#### Extracted information ####

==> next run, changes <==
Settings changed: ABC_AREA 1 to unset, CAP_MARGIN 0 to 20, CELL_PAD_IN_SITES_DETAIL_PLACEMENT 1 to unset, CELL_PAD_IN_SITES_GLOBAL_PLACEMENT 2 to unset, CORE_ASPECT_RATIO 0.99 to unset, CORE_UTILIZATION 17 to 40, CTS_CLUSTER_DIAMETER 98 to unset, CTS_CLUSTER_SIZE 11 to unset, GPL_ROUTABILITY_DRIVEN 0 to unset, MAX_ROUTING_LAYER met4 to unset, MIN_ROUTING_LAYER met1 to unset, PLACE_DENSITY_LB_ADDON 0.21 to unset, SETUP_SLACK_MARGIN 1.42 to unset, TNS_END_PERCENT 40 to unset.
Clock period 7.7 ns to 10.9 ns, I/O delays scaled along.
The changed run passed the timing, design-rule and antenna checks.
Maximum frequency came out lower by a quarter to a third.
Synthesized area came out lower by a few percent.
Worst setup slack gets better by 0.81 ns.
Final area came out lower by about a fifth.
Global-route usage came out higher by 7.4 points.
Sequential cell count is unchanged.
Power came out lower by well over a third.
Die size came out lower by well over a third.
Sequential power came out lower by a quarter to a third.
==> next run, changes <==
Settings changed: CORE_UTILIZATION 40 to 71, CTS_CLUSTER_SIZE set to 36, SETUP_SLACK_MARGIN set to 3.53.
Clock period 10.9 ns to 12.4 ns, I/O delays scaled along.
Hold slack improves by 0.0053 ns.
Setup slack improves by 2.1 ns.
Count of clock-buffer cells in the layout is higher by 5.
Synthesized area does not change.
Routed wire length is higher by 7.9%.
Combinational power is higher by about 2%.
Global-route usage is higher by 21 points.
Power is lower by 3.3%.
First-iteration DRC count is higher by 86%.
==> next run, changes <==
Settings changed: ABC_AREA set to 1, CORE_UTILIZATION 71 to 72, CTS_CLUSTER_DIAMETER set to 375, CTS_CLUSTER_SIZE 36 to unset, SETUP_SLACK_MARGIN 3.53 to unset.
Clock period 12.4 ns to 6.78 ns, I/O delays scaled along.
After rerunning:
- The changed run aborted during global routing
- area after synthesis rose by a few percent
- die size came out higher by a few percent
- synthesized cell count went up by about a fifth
## fir_7_7
module fir_7_7(
    input clk,
    input rst,
    input [7:0] weight_data,
    input [2:0] weight_idx,
    input weight_valid,
    output weight_ready,
    input [7:0] input_data,
    input input_valid,
    output input_ready,
    output [15:0] output_data,
    input output_ready,
    output output_valid 
    );
export LEC_CHECK = 0
export ABC_AREA = 1
export CAP_MARGIN = 30
export CORE_ASPECT_RATIO = 1.7
export CORE_MARGIN = 8
export CORE_UTILIZATION = 50
export CTS_CLUSTER_DIAMETER = 319
export CTS_CLUSTER_SIZE = 98
export GPL_TIMING_DRIVEN = 0
export MAX_ROUTING_LAYER = met5
export PLACE_DENSITY = 0.4
export SETUP_SLACK_MARGIN = 0.24
export SLEW_MARGIN = 20
export TNS_END_PERCENT = 35
create_clock -name core_clock -period 9.18 [get_ports {clk}]
run.sh (not shown) runs the stock make flow with config.mk's settings and CLKGATE_MAP_FILE=.
The starting point ran to the end with no violations.
== try-harbor ==
## pcie_pio_ctrl
module pcie_pio_ctrl (
  input          clk,
  input          reset,
  input          tvalid,
  input  [63:0]  tdata,
  output         tready,
  input  [7:0]   tstrb,
  input  [21:0]  tuser,
  input          tlast,
  output [7:0]   cfg_addr,
  output [31:0]  cfg_wr_data,
  output         cfg_rd_cmd,
  output         cfg_wr_cmd,
  input  [31:0]  cfg_rd_data,
  input          cfg_valid,
  output         fifo0_wr_cmd,
  output [131:0] fifo0_wr_data,
  input          fifo0_empty_flag,
  input          fifo0_full_flag,
  input          fifo0_prog_full_flag,
  input          fifo1_full_flag,
  input          fifo1_empty_flag,
  output         fifo1_rd_cmd,
  input  [131:0] fifo1_rd_data,
  input  [7:0]   cfg_bus_number,
  input  [4:0]   cfg_device_number,
  input  [2:0]   cfg_function_number,
  input          lnk_up,
  input          cfg_to_turnoff,
  output         cfg_to_turnoff_ok,
  output         tx_tvalid,
  output [63:0]  tx_tdata,
  input          tx_tready,
  output [7:0]   tx_tstrb,
  output         tx_tlast
);
  wire [7:0]  a4lm_addr;
  wire [31:0] a4lm_wr_data;
  wire        a4lm_wr_cmd, a4lm_rd_cmd;
  wire        req_compl, tlp_enc_ready;
  wire [2:0]  compl_code;
  wire [2:0]  tenc_tc;
  wire [1:0]  tenc_attr;
  wire [9:0]  tenc_len;
  wire [15:0] tenc_rid;
  wire [7:0]  tenc_tag;
  wire [7:0]  tenc_be;
  wire [12:0] tenc_addr;
  wire [31:0] a4lm_data;
  wire        a4lm_valid;
  wire [1:0]  a4lm_err_code;
  wire        awvalid, awready, wrvalid, wrready, bready, bvalid;
  wire        arvalid, arready, rready, rvalid;
  wire [1:0]  awprot, arprot, bresp;
  wire [7:0]  awaddr, araddr;
  wire [3:0]  wrstrb;
  wire [31:0] wrdata, rdata;
  wire [2:0]  rresp;
  wire        rfwrcmd, rfrdcmd, rf_data_valid, slave_need_rf;
  wire [4:0]  rfrdaddr, rfwraddr;
  wire [31:0] rfwrdata, rfrddata;
  axi_tlp_decoder #(.AXIDATAWIDTH(8)) u_dec (
    .clk(clk), .reset(reset),
    .tvalid(tvalid), .tdata(tdata), .tready(tready), .tstrb(tstrb),
    .tuser(tuser), .tlast(tlast),
    .a4lm_addr(a4lm_addr), .a4lm_wr_data(a4lm_wr_data),
    .a4lm_wr_cmd(a4lm_wr_cmd), .a4lm_rd_cmd(a4lm_rd_cmd),
  ...
clock: 7.44 ns
lec_check: 0
abc_area: 0
cap_margin: 25
cell_pad_in_sites_detail_placement: 0
core_aspect_ratio: 1.67
core_margin: 2
core_utilization: 72
gpl_timing_driven: 1
hold_slack_margin: -0.1
place_density_lb_addon: 0.01
setup_slack_margin: 2.21
slew_margin: 20
tns_end_percent: 90
run.sh (not shown) runs the stock make flow with config.mk's settings and CLKGATE_MAP_FILE=.
For try-delta, these inputs were changed with respect to try-harbor:
Settings: PLACE_DENSITY_LB_ADDON: 0.01 -> unset; CORE_ASPECT_RATIO: 1.67 -> 0.68; SETUP_SLACK_MARGIN: 2.21 -> 0.69; PLACE_DENSITY: unset -> 0.35; CTS_CLUSTER_DIAMETER: unset -> 66; HOLD_SLACK_MARGIN: -0.1 -> unset; CAP_MARGIN: 25 -> 20; the clock period (ns, I/O delays scaled along): 7.44 -> 2.87.
==> comparison <==
Lower final core utilization among try-delta and try-harbor: try-harbor
try-delta vs try-harbor, power went up by about 170%.
Going from try-harbor to try-delta, post-CTS setup repair buffer count grows by 37.
try-delta leaves less setup margin than try-harbor.
// ALU_16_bit
module ALU_16_bit(
input wire [15:0] A,
input wire [15:0] B,
input wire [3:0] ALU_FUN,
input wire clk,
output reg [15:0] ALU_OUT,
output reg Carry_Flag,
output reg Arith_Flag,
output reg Logic_Flag,
output reg CMP_Flag,
output reg Shift_Flag
);
reg [15:0] ALU_OUT_Comb;
always @ (*)
 begin
  Arith_Flag = 0;
  Logic_Flag = 0;
  CMP_Flag = 0;
  Shift_Flag = 0;
  Carry_Flag = 0;
  case (ALU_FUN)
    4'b0000: begin
	          {Carry_Flag, ALU_OUT_Comb} = A + B;
	          Arith_Flag = 1; 
			 end
	4'b0001: begin 
	          {Carry_Flag, ALU_OUT_Comb} = A - B;
	          Arith_Flag = 1;
 			 end
	4'b0010: begin 
	          ALU_OUT_Comb = A * B;
	          Arith_Flag = 1; 
			 end
	4'b0011: begin
	          if (B != 16'b0)
	           begin
			    ALU_OUT_Comb = A / B;
				Arith_Flag = 1;
			   end
			  else
			   begin
			    ALU_OUT_Comb = 16'b0;
				Arith_Flag = 1;
			   end
			 end
	4'b0100: begin 
	          ALU_OUT_Comb = A & B;
	          Logic_Flag = 1; 
			 end
	4'b0101: begin
	          ALU_OUT_Comb = A | B;
	          Logic_Flag = 1;
			 end
	4'b0110: begin 
	          ALU_OUT_Comb = ~ (A & B);
	          Logic_Flag = 1;
			 end
	4'b0111: begin
	          ALU_OUT_Comb = ~ (A | B);
	          Logic_Flag = 1;
			 end
	4'b1000: begin
	          ALU_OUT_Comb = A ^ B;
	          Logic_Flag = 1;
			 end
	4'b1001: begin 
	          ALU_OUT_Comb = ~ (A ^ B);
	          Logic_Flag = 1;
			 end
	4'b1010: begin
	          if (A == B)
	           begin
			    ALU_OUT_Comb = 16'b1;
				CMP_Flag = 1;
			   end
			  else
			   begin
			    ALU_OUT_Comb = 16'b0;
				CMP_Flag = 1;
			   end
			 end
	4'b1011: begin
	          if (A > B)
	           begin
			    ALU_OUT_Comb = 16'b10;
				CMP_Flag = 1;
			   end
			  else
			   begin
			    ALU_OUT_Comb = 16'b0;
				CMP_Flag = 1;
			   end
			 end
	4'b1100: begin
	          if (A < B)
	           begin
			    ALU_OUT_Comb = 16'b11;
				CMP_Flag = 1;
			   end
			  else
			   begin
			    ALU_OUT_Comb = 16'b0;
  ...
export LEC_CHECK = 0
export ABC_AREA = 1
export CAP_MARGIN = 15
export CORE_MARGIN = 2
export CORE_UTILIZATION = 70
export CTS_CLUSTER_DIAMETER = 338
export CTS_CLUSTER_SIZE = 98
export GPL_ROUTABILITY_DRIVEN = 0
export GPL_TIMING_DRIVEN = 0
export PLACE_DENSITY = 0.6
export SLEW_MARGIN = 0
export TNS_END_PERCENT = 15
create_clock -name core_clock -period 31.0 [get_ports {clk}]
run.sh (not shown) runs the stock make flow with config.mk's settings and CLKGATE_MAP_FILE=.
Then changed:
- ABC_AREA: 1 -> default
- CAP_MARGIN: 15 -> 20
- CELL_PAD_IN_SITES_GLOBAL_PLACEMENT: default -> 3
- CORE_ASPECT_RATIO: default -> 0.95
- CORE_UTILIZATION: 70 -> 40
- CTS_CLUSTER_DIAMETER: 338 -> default
- CTS_CLUSTER_SIZE: 98 -> default
- GPL_ROUTABILITY_DRIVEN: 0 -> default
- PLACE_DENSITY: 0.6 -> default
- SLEW_MARGIN: 0 -> 30
- TNS_END_PERCENT: 15 -> 10
Outcome: Clock power climbs by 11%. Global-route usage came out lower by 10 points. Total power climbs by 27%. Cell area goes up by 12%. Setup slack loses 0.18 ns. Clock-buffer cell count went up by 1. Utilization decreases by 29 points. Critical path depth falls by 59.
## run A
## cordic
module cordic #(
    parameter WIDTH = 16,                
    parameter ITERATIONS = 12,           
    parameter MODE = 0                   
)(
    input wire clk,
    input wire rst_n,
    input wire start,                    
    input wire [WIDTH-1:0] x_in,         
    input wire [WIDTH-1:0] y_in,         
    input wire [WIDTH-1:0] z_in,         
    output reg done,                     
    output reg [WIDTH-1:0] x_out,        
    output reg [WIDTH-1:0] y_out,        
    output reg [WIDTH-1:0] z_out         
);
Size: about 1,300 cells after synthesis.
Settings: LEC_CHECK=0, ABC_AREA=1, CAP_MARGIN=40, CORE_MARGIN=2, CORE_UTILIZATION=72, CTS_CLUSTER_DIAMETER=372, CTS_CLUSTER_SIZE=10, SETUP_SLACK_MARGIN=1.09, SLEW_MARGIN=20; clock period 5.22 ns.
run.sh (not shown) runs the stock make flow with config.mk's settings and CLKGATE_MAP_FILE=.
Run A closes out successfully: all stages finished, all timing, DRC and antenna checks passed.
Setup changes, run A to run B
==> flow/config.mk <==
export PLATFORM = sky130hd
export DESIGN_NAME = cordic
export DESIGN_NICKNAME = cordic
export VERILOG_FILES = /design/flow/design.v
export SDC_FILE = /design/flow/constraint.sdc
export NUM_CORES = 4
export LEC_CHECK = 0
export ABC_AREA = 0
export CAP_MARGIN = 20
export CORE_MARGIN = 2
export CORE_UTILIZATION = 65
export PLACE_DENSITY_LB_ADDON = 0.06
export SLEW_MARGIN = 20
==> flow/constraint.sdc <==
create_clock -name core_clock -period 8.0 [get_ports {clk}]
set_input_delay 1.6000 -clock core_clock [delete_from_list [all_inputs] [get_ports {clk}]]
set_output_delay 1.6000 -clock core_clock [all_outputs]
set_load 0.01 [all_outputs]
==> results <==
Run B went all the way through synthesis, placement and routing and the layout is clean on timing, DRC and antenna.
Run A went all the way through synthesis, placement and routing and the layout is clean on timing, DRC and antenna.
Run B vs. run A: via count decreased by 2,069 relative to the old numbers, via count of the first global-routing pass decreased by 1,824 relative to the old numbers, final critical path time including I/O delays and setup increased by 1900 ps relative to the old numbers, utilization of the core after routing decreased by 10 points relative to the old numbers.
Run A ended up with sky130_fd_sc_hd__dfrtp_4 as its critical-path cell with the highest stage delay; run B ended up with sky130_fd_sc_hd__dfrtp_2.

####

- [Problem details]
Tally the lines of the data that contain the string "well" and report the total alone.

- [Written reply]
2